Let us look at the figures corresponding to the revenue stream from 72,920 hectares tea cultivation solely in Dooars. In 2010 total tea production was 144,567 tonnes and it reached as high as 189,020 tonnes by the end of 2014. Dooars CTC average price realization through auction remained Rs. 113.80 per kg. in 2010 and 4 years down the line it obtained Rs.138.96 per kg. We have also to reckon with the fact that so far as production-consumption ratio of tea is concerned, the demand increases by 3% per annum while the supply lags to only 1.5% per annum. Simple economics also blasts the myth of ‘industrial crisis’ peddled so much by the tea corporations and the Government!

These figures are from two of the 16 gardens owned by the largest corporate house in Bengal tea sector, namely Duncans Industries Limited. The other gardens under the same management are Rangli-Rangliot, Marybong in the hills; Nagaisuree, Killcott, Tulsipara, Lankapara, Hantapara, Birpara, Garganda, Dimdima and Madarihat Land Project in Dooars and Goaligachh and Patagora in North Dinajpur district. These gardens – with a workforce of more than 29000 permanent workers along with their dependents – have neither been abandoned, nor declared closed, yet have been left completely non-functioning by the formidable tycoon G P Goenka.

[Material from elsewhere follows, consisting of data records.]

$ cat src/rtl/game_pkg.sv
// Shared types and constants for the rhythm-game screen flow.
//   screen_state_t : screen sequence START -> COUNTDOWN -> PLAY (-> PAUSE) -> OVER
//   screen_flags_t : one-hot screen-select flags driven to the drawing logic
//   KEY_*          : USB HID keycodes of the keys the game reacts to
//   flags_of()     : maps a screen state to its screen-select flags
package game_pkg;

    typedef enum logic [2:0] {
        START     = 3'd0,
        COUNTDOWN = 3'd1,
        PLAY      = 3'd2,
        PAUSE     = 3'd3,
        OVER      = 3'd4
    } screen_state_t;

    localparam logic [7:0] KEY_SPACE = 8'h2C;
    localparam logic [7:0] KEY_ENTER = 8'h28;
    localparam logic [7:0] KEY_ESC   = 8'h29;

    typedef struct packed {
        logic start_screen;
        logic countdown_active;
        logic play_active;
        logic over_screen;
    } screen_flags_t;

    // PAUSE has no flag in this set; its flag is the separate paused output.
    function automatic screen_flags_t flags_of(input screen_state_t s);
        screen_flags_t f;
        f = 4'b0000;
        case (s)
            START:     f.start_screen     = 1'b1;
            COUNTDOWN: f.countdown_active = 1'b1;
            PLAY:      f.play_active      = 1'b1;
            PAUSE:     f = 4'b0000;
            OVER:      f.over_screen      = 1'b1;
            default:   f.start_screen     = 1'b1;
        endcase
        return f;
    endfunction

endpackage

$ cat src/rtl/key_edge_detect.sv
// Watches every keycode slot of the keyboard report for one keycode.
//   frame_clk : frame-rate clock
//   Reset_n   : synchronous active-low reset (clears key history)
//   keycode   : keyboard report, slot i = keycode[8i+7:8i]
//   present   : KEY is in at least one slot this frame
//   press     : KEY is present now but was not present last frame
module key_edge_detect
    import game_pkg::*;
#(
    parameter int         NUM_KEYS = 6,
    parameter logic [7:0] KEY      = KEY_SPACE
) (
    input  logic                  frame_clk,
    input  logic                  Reset_n,
    input  logic [8*NUM_KEYS-1:0] keycode,
    output logic                  present,
    output logic                  press
);

    logic present_s;
    logic present_q_r;

    // OR of slot matches: a code repeated in several slots is still one key.
    always_comb begin
        present_s = 1'b0;
        for (int i = 0; i < NUM_KEYS; i++) begin
            if (keycode[8*i +: 8] == KEY) begin
                present_s = 1'b1;
            end else begin
                present_s = present_s;
            end
        end
    end

    // Key history, one frame deep.
    always_ff @(posedge frame_clk) begin
        if (!Reset_n) begin
            present_q_r <= 1'b0;
        end else begin
            present_q_r <= present_s;
        end
    end

    assign present = present_s;
    assign press   = present_s & ~present_q_r;

endmodule

$ cat src/rtl/screen_sequencer.sv
// Game-flow controller, clocked once per video frame.
// Sequence: START -> COUNTDOWN -> PLAY -> OVER -> START.
// Optional macro GAME_PAUSE_EN adds a PAUSE state entered/left from PLAY
// with PAUSE_KEY; without it, paused is tied low and PAUSE_KEY is ignored.
// Ports:
//   frame_clk        : frame-rate clock, all state updates on rising edge
//   Reset_n          : synchronous active-low reset
//   keycode          : keyboard report, NUM_KEYS slots of 8 bits (00 = empty)
//   song_done        : song player reports the chart has ended
//   start_screen     : high in START
//   countdown_active : high in COUNTDOWN
//   play_active      : high in PLAY
//   over_screen      : high in OVER
//   paused           : high in PAUSE
//   text_blink       : prompt-text visibility in START/OVER, else 0
//   countdown_digit  : digit shown in COUNTDOWN, else 0
//   song_start       : one-frame pulse on entry to PLAY from COUNTDOWN
module screen_sequencer
    import game_pkg::*;
#(
    parameter int         NUM_KEYS       = 6,
    parameter int         FRAMES_PER_SEC = 60,
    parameter int         COUNTDOWN_SECS = 3,
    parameter int         BLINK_FRAMES   = 30,
    parameter logic [7:0] START_KEY      = KEY_SPACE,
    parameter logic [7:0] RESTART_KEY    = KEY_ENTER
`ifdef GAME_PAUSE_EN
    ,
    parameter logic [7:0] PAUSE_KEY      = KEY_ESC
`endif
) (
    input  logic                  frame_clk,
    input  logic                  Reset_n,
    input  logic [8*NUM_KEYS-1:0] keycode,
    input  logic                  song_done,
    output logic                  start_screen,
    output logic                  countdown_active,
    output logic                  play_active,
    output logic                  over_screen,
    output logic                  paused,
    output logic                  text_blink,
    output logic [3:0]            countdown_digit,
    output logic                  song_start
);

    // Widths hold the full count value so that no parameter choice overflows.
    localparam int FRAME_CNT_W = $clog2(FRAMES_PER_SEC + 1);
    localparam int BLINK_CNT_W = $clog2(BLINK_FRAMES + 1);

    localparam logic [FRAME_CNT_W-1:0] FRAME_ZERO  = {FRAME_CNT_W{1'b0}};
    localparam logic [FRAME_CNT_W-1:0] FRAME_ONE   = FRAME_CNT_W'(1);
    localparam logic [FRAME_CNT_W-1:0] FRAME_LAST  = FRAME_CNT_W'(FRAMES_PER_SEC - 1);
    localparam logic [BLINK_CNT_W-1:0] BLINK_ZERO  = {BLINK_CNT_W{1'b0}};
    localparam logic [BLINK_CNT_W-1:0] BLINK_ONE   = BLINK_CNT_W'(1);
    localparam logic [BLINK_CNT_W-1:0] BLINK_LAST  = BLINK_CNT_W'(BLINK_FRAMES - 1);
    localparam logic [3:0]             DIGIT_FIRST = 4'(COUNTDOWN_SECS);

    screen_state_t            state_r;
    screen_flags_t            flags_r;
    logic                     text_blink_r;
    logic [BLINK_CNT_W-1:0]   blink_cnt_r;
    logic [FRAME_CNT_W-1:0]   frame_cnt_r;
    logic [3:0]               digit_r;
    logic                     song_start_r;

    logic start_press_s;
    logic restart_press_s;
    logic start_present_unused_s;
    logic restart_present_unused_s;

    key_edge_detect #(
        .NUM_KEYS (NUM_KEYS),
        .KEY      (START_KEY)
    ) u_start_key (
        .frame_clk (frame_clk),
        .Reset_n   (Reset_n),
        .keycode   (keycode),
        .present   (start_present_unused_s),
        .press     (start_press_s)
    );

    key_edge_detect #(
        .NUM_KEYS (NUM_KEYS),
        .KEY      (RESTART_KEY)
    ) u_restart_key (
        .frame_clk (frame_clk),
        .Reset_n   (Reset_n),
        .keycode   (keycode),
        .present   (restart_present_unused_s),
        .press     (restart_press_s)
    );

`ifdef GAME_PAUSE_EN
    logic pause_press_s;
    logic pause_present_unused_s;
    logic paused_r;

    key_edge_detect #(
        .NUM_KEYS (NUM_KEYS),
        .KEY      (PAUSE_KEY)
    ) u_pause_key (
        .frame_clk (frame_clk),
        .Reset_n   (Reset_n),
        .keycode   (keycode),
        .present   (pause_present_unused_s),
        .press     (pause_press_s)
    );
`endif

    // Screen FSM with all outputs registered alongside the state.
    always_ff @(posedge frame_clk) begin
        if (!Reset_n) begin
            state_r      <= START;
            flags_r      <= flags_of(START);
            text_blink_r <= 1'b1;
            blink_cnt_r  <= BLINK_ZERO;
            frame_cnt_r  <= FRAME_ZERO;
            digit_r      <= 4'd0;
            song_start_r <= 1'b0;
`ifdef GAME_PAUSE_EN
            paused_r     <= 1'b0;
`endif
        end else begin
            song_start_r <= 1'b0;
            case (state_r)
                START: begin
                    if (start_press_s) begin
                        state_r      <= COUNTDOWN;
                        flags_r      <= flags_of(COUNTDOWN);
                        digit_r      <= DIGIT_FIRST;
                        frame_cnt_r  <= FRAME_ZERO;
                        text_blink_r <= 1'b0;
                        blink_cnt_r  <= BLINK_ZERO;
                    end else if (blink_cnt_r == BLINK_LAST) begin
                        blink_cnt_r  <= BLINK_ZERO;
                        text_blink_r <= ~text_blink_r;
                    end else begin
                        blink_cnt_r  <= blink_cnt_r + BLINK_ONE;
                    end
                end
                COUNTDOWN: begin
                    if (frame_cnt_r == FRAME_LAST) begin
                        frame_cnt_r <= FRAME_ZERO;
                        if (digit_r > 4'd1) begin
                            digit_r <= digit_r - 4'd1;
                        end else begin
                            // Last second elapsed: song starts on the first PLAY frame.
                            state_r      <= PLAY;
                            flags_r      <= flags_of(PLAY);
                            digit_r      <= 4'd0;
                            song_start_r <= 1'b1;
                        end
                    end else begin
                        frame_cnt_r <= frame_cnt_r + FRAME_ONE;
                    end
                end
                PLAY: begin
                    // End of song wins over any key event in the same frame.
                    if (song_done) begin
                        state_r      <= OVER;
                        flags_r      <= flags_of(OVER);
                        text_blink_r <= 1'b1;
                        blink_cnt_r  <= BLINK_ZERO;
                    end
`ifdef GAME_PAUSE_EN
                    else if (pause_press_s) begin
                        state_r  <= PAUSE;
                        flags_r  <= flags_of(PAUSE);
                        paused_r <= 1'b1;
                    end
`endif
                    else begin
                        state_r <= PLAY;
                    end
                end
                PAUSE: begin
`ifdef GAME_PAUSE_EN
                    // Resume without a song_start pulse; song_done is not looked at here.
                    if (pause_press_s) begin
                        state_r  <= PLAY;
                        flags_r  <= flags_of(PLAY);
                        paused_r <= 1'b0;
                    end else begin
                        state_r <= PAUSE;
                    end
`else
                    // Unreachable in this build; fall back to the start screen.
                    state_r      <= START;
                    flags_r      <= flags_of(START);
                    text_blink_r <= 1'b1;
                    blink_cnt_r  <= BLINK_ZERO;
                    digit_r      <= 4'd0;
`endif
                end
                OVER: begin
                    if (restart_press_s) begin
                        state_r      <= START;
                        flags_r      <= flags_of(START);
                        text_blink_r <= 1'b1;
                        blink_cnt_r  <= BLINK_ZERO;
                    end else if (blink_cnt_r == BLINK_LAST) begin
                        blink_cnt_r  <= BLINK_ZERO;
                        text_blink_r <= ~text_blink_r;
                    end else begin
                        blink_cnt_r  <= blink_cnt_r + BLINK_ONE;
                    end
                end
                default: begin
                    // Illegal encoding: recover to the start screen.
                    state_r      <= START;
                    flags_r      <= flags_of(START);
                    text_blink_r <= 1'b1;
                    blink_cnt_r  <= BLINK_ZERO;
                    frame_cnt_r  <= FRAME_ZERO;
                    digit_r      <= 4'd0;
`ifdef GAME_PAUSE_EN
                    paused_r     <= 1'b0;
`endif
                end
            endcase
        end
    end

    assign start_screen     = flags_r.start_screen;
    assign countdown_active = flags_r.countdown_active;
    assign play_active      = flags_r.play_active;
    assign over_screen      = flags_r.over_screen;
    assign text_blink       = text_blink_r;
    assign countdown_digit  = digit_r;
    assign song_start       = song_start_r;
`ifdef GAME_PAUSE_EN
    assign paused           = paused_r;
`else
    assign paused           = 1'b0;
`endif

endmodule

Goenka has siphoned off the entire capital and huge profits from tea to the fertilizer industry in UP. Goenka acquired the erstwhile ICI India Ltd which became a naphtha-based fertilizer plant in Kanpur in 1995. After posting substantial loss due to changes in government policy over fertilizer subsidy, the plant was mothballed in 2002 and eventually transferred to the Jaypee Group in 2010. Apart from depriving the workmen of their legitimate due wages, bonus, subsidized rations, fuel, medical facilities, this unscrupulous management is also accused of defalcation of nearly Rs. 18 Crores against workers’ PF and Gratuity dues. To top it all, the same management had also hoodwinked several frontline banks by borrowing money to the tune of crores during the last 4-5 years.

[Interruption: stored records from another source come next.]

[src/rtl/fft_bitrev_reorder.sv]
// Ping-pong reorder buffer: writes FFT-order samples to bitrev(k), reads natural order.
// First output one edge after a frame completes; in_ready drops only while both banks are full.
module fft_bitrev_reorder
   import fft_pkg::*;
#(
   parameter int N_LOG2 = N_LOG2_DEF,
   parameter int DATA_W = 32
) (
   input  logic              clk,
   input  logic              rst_n,
   input  logic              in_valid,
   output logic              in_ready,
   input  logic [DATA_W-1:0] in_data,
   input  logic              in_last,
   output logic              out_valid,
   input  logic              out_ready,
   output logic [DATA_W-1:0] out_data,
   output logic [N_LOG2-1:0] out_index,
   output logic              out_last,
   output logic              frame_err
);

   localparam int N = 1 << N_LOG2;
   localparam logic [N_LOG2-1:0] LAST_IDX = N_LOG2'(N - 1);

   logic [DATA_W-1:0] r_mem [2*N];

   logic              r_wr_bank;
   logic              r_rd_bank;
   logic [N_LOG2-1:0] r_wr_cnt;
   logic [N_LOG2-1:0] r_rd_cnt;
   logic [1:0]        r_full;
   logic              r_out_valid;
   logic [DATA_W-1:0] r_out_data;
   logic [N_LOG2-1:0] r_out_index;
   logic              r_out_last;
   logic              r_frame_err;

   logic [N_LOG2-1:0] w_wr_addr;
   logic              w_wr_acc;
   logic              w_wr_wrap;
   logic              w_load;
   logic              w_rd_wrap;
   logic [1:0]        w_full_nxt;

   bitrev_index #(
      .N_LOG2 (N_LOG2)
   ) u_bitrev (
      .i_idx (r_wr_cnt),
      .o_idx (w_wr_addr)
   );

   assign in_ready  = !r_full[r_wr_bank];
   assign w_wr_acc  = in_valid && in_ready;
   assign w_wr_wrap = (r_wr_cnt == LAST_IDX);
   assign w_load    = r_full[r_rd_bank] && (!r_out_valid || out_ready);
   assign w_rd_wrap = (r_rd_cnt == LAST_IDX);

   // Writer and reader never own the same bank, so set and clear never collide.
   always_comb begin
      w_full_nxt = r_full;
      if (w_wr_acc && w_wr_wrap) w_full_nxt[r_wr_bank] = 1'b1;
      if (w_load && w_rd_wrap)   w_full_nxt[r_rd_bank] = 1'b0;
   end

   always_ff @(posedge clk) begin
      if (w_wr_acc) r_mem[{r_wr_bank, w_wr_addr}] <= in_data;
   end

   always_ff @(posedge clk or negedge rst_n) begin
      if (!rst_n) begin
         r_wr_bank   <= 1'b0;
         r_rd_bank   <= 1'b0;
         r_wr_cnt    <= '0;
         r_rd_cnt    <= '0;
         r_full      <= '0;
         r_out_valid <= 1'b0;
         r_out_data  <= '0;
         r_out_index <= '0;
         r_out_last  <= 1'b0;
         r_frame_err <= 1'b0;
      end else begin
         r_full <= w_full_nxt;
         if (w_wr_acc) begin
            r_wr_cnt <= r_wr_cnt + 1'b1;
            if (w_wr_wrap) r_wr_bank <= !r_wr_bank;
            // in_last only flags framing errors; the count alone defines the frame.
            if (in_last != w_wr_wrap) r_frame_err <= 1'b1;
         end
         if (w_load) begin
            r_out_data  <= r_mem[{r_rd_bank, r_rd_cnt}];
            r_out_index <= r_rd_cnt;
            r_out_last  <= w_rd_wrap;
            r_out_valid <= 1'b1;
            r_rd_cnt    <= r_rd_cnt + 1'b1;
            if (w_rd_wrap) r_rd_bank <= !r_rd_bank;
         end else if (r_out_valid && out_ready) begin
            r_out_valid <= 1'b0;
         end
      end
   end

   assign out_valid = r_out_valid;
   assign out_data  = r_out_data;
   assign out_index = r_out_index;
   assign out_last  = r_out_last;
   assign frame_err = r_frame_err;

endmodule

[config.mk]
export PLATFORM = sky130hd
export DESIGN_NAME = fft_bitrev_reorder
export DESIGN_NICKNAME = d
export VERILOG_FILES = /design/src/rtl/fft_pkg.sv /design/src/rtl/bitrev_index.sv /design/src/rtl/fft_bitrev_reorder.sv
export SDC_FILE = /design/constraint.sdc
export NUM_CORES = 1
export LEC_CHECK = 0
export CAP_MARGIN = 20
export CELL_PAD_IN_SITES_DETAIL_PLACEMENT = 0
export CELL_PAD_IN_SITES_GLOBAL_PLACEMENT = 1
export CORE_ASPECT_RATIO = 0.9
export CORE_MARGIN = 5
export CORE_UTILIZATION = 57
export CTS_BUF_LIST = sky130_fd_sc_hd__clkbuf_4
export DETAILED_ROUTE_END_ITERATION = 10
export MAX_ROUTING_LAYER = met4
export PLACE_DENSITY_LB_ADDON = 0.1
export SLEW_MARGIN = 20
export SYNTH_ARGS = -nofsm -noshare
export SYNTH_HDL_FRONTEND = slang
export SYNTH_HIERARCHICAL = 1
export SYNTH_SLANG_ARGS = --single-unit
[constraint.sdc]
create_clock -name clk -period 3.9 [get_ports clk]
set_clock_uncertainty 0.05 [all_clocks]
set_input_delay 1.17 -clock clk [delete_from_list [all_inputs] [get_ports clk]]
set_output_delay 1.17 -clock clk [all_outputs]
set_load 0.01 [all_outputs]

The present liability of Duncan Industries Ltd is calculated as Rs. 450 Crores. But the Goenkas remain immune from punitive actions like incarceration and property confiscation by the State Government as they are pretty much counted among the privileged few corporate houses having a close liaison with the powers that be.

And most of such gardens have been grounded by BIFR (Board for Industrial and Financial Reconstruction) invariably to delay all due payments; the famished permanent workers cannot even claim the FAWLOI (Financial Assistance to the Workers of Locked Out Industries) amount of Rs. 1,500 per month as the gardens are not declared closed as yet by the management. Despite persuasion by the operating trade unions, this management remained callous and spiteful, even to the demand of part payments of fortnightly wages to the dying workers during the first official parleys.

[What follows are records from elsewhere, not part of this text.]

===== config.mk =====
export PLATFORM = sky130hd
export DESIGN_NAME = noc_packetizer
export DESIGN_NICKNAME = d
export VERILOG_FILES = /design/src/rtl/noc_params.sv /design/src/rtl/noc_packetizer_credit_counter.sv /design/src/rtl/noc_packetizer.sv
export SDC_FILE = /design/constraint.sdc
export NUM_CORES = 1
export LEC_CHECK = 0
export ABC_AREA = 1
export BUFFER_PORTS_ARGS = -buffer_cell sky130_fd_sc_hd__clkbuf_2
export CAP_MARGIN = 20
export CORE_UTILIZATION = 25
export DETAILED_ROUTE_END_ITERATION = 8
export GPL_TIMING_DRIVEN = 0
export HOLD_SLACK_MARGIN = 0.05
export PLACE_DENSITY = 0.58
export SLEW_MARGIN = 25
export SYNTH_ARGS = -nofsm -noshare
export SYNTH_HDL_FRONTEND = slang
export SYNTH_SLANG_ARGS = --single-unit
export TNS_END_PERCENT = 30

===== constraint.sdc =====
create_clock -name clk -period 2.3 [get_ports clk]
set_input_delay 0.46 -clock clk [delete_from_list [all_inputs] [get_ports clk]]
set_output_delay 0.46 -clock clk [all_outputs]
set_load 0.02 [all_outputs]

===== src/rtl/noc_params.sv =====
// Shared NoC parameters and flit types: mesh dimensions, address widths,
// flit labels and the head/body flit payload layout.
package noc_params;

    localparam int MESH_SIZE_X      = 8;
    localparam int MESH_SIZE_Y      = 4;
    localparam int DEST_ADDR_SIZE_X = 6;
    localparam int DEST_ADDR_SIZE_Y = 3;

    // Head payload is {user payload, src_x, src_y}
    localparam int HEAD_PL_SIZE   = 64 + DEST_ADDR_SIZE_X + DEST_ADDR_SIZE_Y;
    localparam int FLIT_DATA_SIZE = DEST_ADDR_SIZE_X + DEST_ADDR_SIZE_Y + HEAD_PL_SIZE;

    typedef enum logic [1:0] {
        HEAD,
        BODY,
        TAIL,
        HEADTAIL
    } flit_label_t;

    typedef struct packed {
        logic [DEST_ADDR_SIZE_X-1:0] x_dest;
        logic [DEST_ADDR_SIZE_Y-1:0] y_dest;
        logic [HEAD_PL_SIZE-1:0]     head_pl;
    } head_data_t;

    typedef union packed {
        head_data_t                head_data;
        logic [FLIT_DATA_SIZE-1:0] bt_pl;
    } flit_data_t;

    typedef struct packed {
        flit_label_t flit_label;
        flit_data_t  data;
    } flit_novc_t;

endpackage


===== src/rtl/noc_packetizer_credit_counter.sv =====
// Downstream credit counter: starts full, saturates at BUFFER_DEPTH, a
// simultaneous send and returned credit cancel out.
module noc_credit_counter #(
    parameter  int BUFFER_DEPTH = 4,
    localparam int CNT_W        = $clog2(BUFFER_DEPTH + 1)
) (
    input  logic             clk,
    input  logic             rst,
    input  logic             dec,
    input  logic             inc,
    output logic [CNT_W-1:0] count
);

    logic [CNT_W-1:0] count_q;
    logic [CNT_W-1:0] count_d;

    always_comb begin
        count_d = count_q;
        if (inc && !dec && (count_q != CNT_W'(BUFFER_DEPTH))) begin
            count_d = count_q + CNT_W'(1);
        end else if (dec && !inc && (count_q != '0)) begin
            count_d = count_q - CNT_W'(1);
        end
    end

    always_ff @(posedge clk) begin
        if (rst) begin
            count_q <= CNT_W'(BUFFER_DEPTH);
        end else begin
            count_q <= count_d;
        end
    end

    assign count = count_q;

endmodule


===== src/rtl/noc_packetizer.sv =====
// Turns a message (head fields + streamed body words) into credit-flow-controlled
// NoC flits. Optional destination range check enabled by NOC_PKT_DEST_CHECK_EN.
module noc_packetizer
    import noc_params::*;
#(
    parameter  int BUFFER_DEPTH = 4,
    parameter  int MAX_BODY_LEN = 15,
    localparam int LEN_W        = $clog2(MAX_BODY_LEN + 1),
    localparam int CNT_W        = $clog2(BUFFER_DEPTH + 1)
) (
    input  logic                        clk,
    input  logic                        rst,
    input  logic                        msg_valid_i,
    output logic                        msg_ready_o,
    input  logic [DEST_ADDR_SIZE_X-1:0] msg_x_dest_i,
    input  logic [DEST_ADDR_SIZE_Y-1:0] msg_y_dest_i,
    input  logic [DEST_ADDR_SIZE_X-1:0] msg_src_x_i,
    input  logic [DEST_ADDR_SIZE_Y-1:0] msg_src_y_i,
    input  logic [63:0]                 msg_pl_i,
    input  logic [LEN_W-1:0]            msg_body_len_i,
    input  logic                        body_valid_i,
    output logic                        body_ready_o,
    input  logic [FLIT_DATA_SIZE-1:0]   body_data_i,
    output flit_novc_t                  flit_o,
    output logic                        valid_o,
    input  logic                        credit_i,
    output logic                        error_o
);

    typedef enum logic [1:0] {
        ST_IDLE,
        ST_HEAD,
        ST_BODY,
        ST_DRAIN
    } state_t;

    state_t                      state_q, state_d;
    logic [DEST_ADDR_SIZE_X-1:0] x_q, x_d;
    logic [DEST_ADDR_SIZE_Y-1:0] y_q, y_d;
    logic [HEAD_PL_SIZE-1:0]     head_pl_q, head_pl_d;
    logic [LEN_W-1:0]            remain_q, remain_d;
    flit_novc_t                  flit_q, flit_d;
    logic                        valid_q, valid_d;
    logic                        error_q, error_d;

    logic             send;
    logic [CNT_W-1:0] credit_cnt;
    logic             have_credit;
    logic [LEN_W-1:0] len_clamped;

    noc_credit_counter #(
        .BUFFER_DEPTH(BUFFER_DEPTH)
    ) u_credit_counter (
        .clk  (clk),
        .rst  (rst),
        .dec  (send),
        .inc  (credit_i),
        .count(credit_cnt)
    );

    assign have_credit = (credit_cnt != '0);
    assign len_clamped = (msg_body_len_i > LEN_W'(MAX_BODY_LEN)) ? LEN_W'(MAX_BODY_LEN)
                                                                  : msg_body_len_i;
    assign msg_ready_o = (state_q == ST_IDLE);

`ifdef NOC_PKT_DEST_CHECK_EN
    assign body_ready_o = ((state_q == ST_BODY) && have_credit) || (state_q == ST_DRAIN);
`else
    assign body_ready_o = (state_q == ST_BODY) && have_credit;
`endif

    always_comb begin
        state_d   = state_q;
        x_d       = x_q;
        y_d       = y_q;
        head_pl_d = head_pl_q;
        remain_d  = remain_q;
        flit_d    = flit_q;
        valid_d   = 1'b0;
        error_d   = 1'b0;
        send      = 1'b0;

        case (state_q)
            ST_IDLE: begin
                if (msg_valid_i) begin
                    x_d       = msg_x_dest_i;
                    y_d       = msg_y_dest_i;
                    head_pl_d = {msg_pl_i, msg_src_x_i, msg_src_y_i};
                    remain_d  = len_clamped;
                    state_d   = ST_HEAD;
`ifdef NOC_PKT_DEST_CHECK_EN
                    // Out-of-mesh destinations are accepted but only drained
                    if ((int'(msg_x_dest_i) >= MESH_SIZE_X) ||
                        (int'(msg_y_dest_i) >= MESH_SIZE_Y)) begin
                        error_d = 1'b1;
                        state_d = (len_clamped == '0) ? ST_IDLE : ST_DRAIN;
                    end
`endif
                end
            end
            ST_HEAD: begin
                if (have_credit) begin
                    send                        = 1'b1;
                    valid_d                     = 1'b1;
                    flit_d.flit_label           = (remain_q == '0) ? HEADTAIL : HEAD;
                    flit_d.data.head_data.x_dest  = x_q;
                    flit_d.data.head_data.y_dest  = y_q;
                    flit_d.data.head_data.head_pl = head_pl_q;
                    state_d                     = (remain_q == '0) ? ST_IDLE : ST_BODY;
                end
            end
            ST_BODY: begin
                if (have_credit && body_valid_i) begin
                    send              = 1'b1;
                    valid_d           = 1'b1;
                    flit_d.flit_label = (remain_q == LEN_W'(1)) ? TAIL : BODY;
                    flit_d.data.bt_pl = body_data_i;
                    remain_d          = remain_q - LEN_W'(1);
                    if (remain_q == LEN_W'(1)) begin
                        state_d = ST_IDLE;
                    end
                end
            end
            ST_DRAIN: begin
`ifdef NOC_PKT_DEST_CHECK_EN
                if (body_valid_i) begin
                    remain_d = remain_q - LEN_W'(1);
                    if (remain_q == LEN_W'(1)) begin
                        state_d = ST_IDLE;
                    end
                end
`else
                state_d = ST_IDLE;
`endif
            end
            default: state_d = ST_IDLE;
        endcase
    end

    always_ff @(posedge clk) begin
        if (rst) begin
            state_q   <= ST_IDLE;
            x_q       <= '0;
            y_q       <= '0;
            head_pl_q <= '0;
            remain_q  <= '0;
            flit_q    <= '0;
            valid_q   <= 1'b0;
            error_q   <= 1'b0;
        end else begin
            state_q   <= state_d;
            x_q       <= x_d;
            y_q       <= y_d;
            head_pl_q <= head_pl_d;
            remain_q  <= remain_d;
            flit_q    <= flit_d;
            valid_q   <= valid_d;
            error_q   <= error_d;
        end
    end

    assign flit_o  = flit_q;
    assign valid_o = valid_q;
    assign error_o = error_q;

endmodule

A similar bleak reality prevails in the Dheklapara, Bandapani, Madhu, Red Bank, Surendra Nagar, Dalmore, Rington, Kanthalguri tea gardens; all of them remaining either abandoned or locked out by speculator-owners for years together excepting Lower Fagu, Sree Dwarika, Kohinoor and Panighata tea gardens were declared closed in recent months. The lure to migrate out to places with ‘better’ job opportunities in search of subsistence wages resulted in rampant activities of embedded traffickers. Minor girls, aged between 10-17 years, are being whisked away to faraway places like Delhi, Bangalore or even to Middle-Eastern countries and sold into slavery, getting abused and raped in many instances like Bijita Ekka (aged 15 years) of the closed Bandapani Tea Garden near Birpara.

Even in the functioning tea gardens the present oppressive wage structure and living conditions of the toiling workers, and the absence of any alternative forms of livelihood, have resulted in widespread distress, including the creation of famine conditions in the closed tea gardens.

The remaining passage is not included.